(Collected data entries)
## config.mk

```make
export PLATFORM = sky130hd
export DESIGN_NAME = prog_sequencer
export DESIGN_NICKNAME = d
export VERILOG_FILES = /design/src/rtl/seq_pkg.sv /design/src/rtl/prog_sequencer.sv
export SDC_FILE = /design/constraint.sdc
export NUM_CORES = 1
export LEC_CHECK = 0
export CORE_MARGIN = 1.5
export CORE_UTILIZATION = 40
export DETAILED_ROUTE_END_ITERATION = 16
export PLACE_DENSITY = 0.77
export REMOVE_ABC_BUFFERS = 1
export SYNTH_ARGS = -nofsm -noshare
export SYNTH_HDL_FRONTEND = slang
export SYNTH_SLANG_ARGS = --single-unit
```

## constraint.sdc

```tcl
create_clock -name clk -period 3.55 [get_ports clk]
set_clock_uncertainty 0.15 [all_clocks]
set_input_delay 0.355 -clock clk [delete_from_list [all_inputs] [get_ports clk]]
set_output_delay 0.355 -clock clk [all_outputs]
set_load 0.02 [all_outputs]
```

■ What you need to do:
Reply with the number of lines in the data above that contain "constraint", and with nothing else.

■ Solution to this problem:
2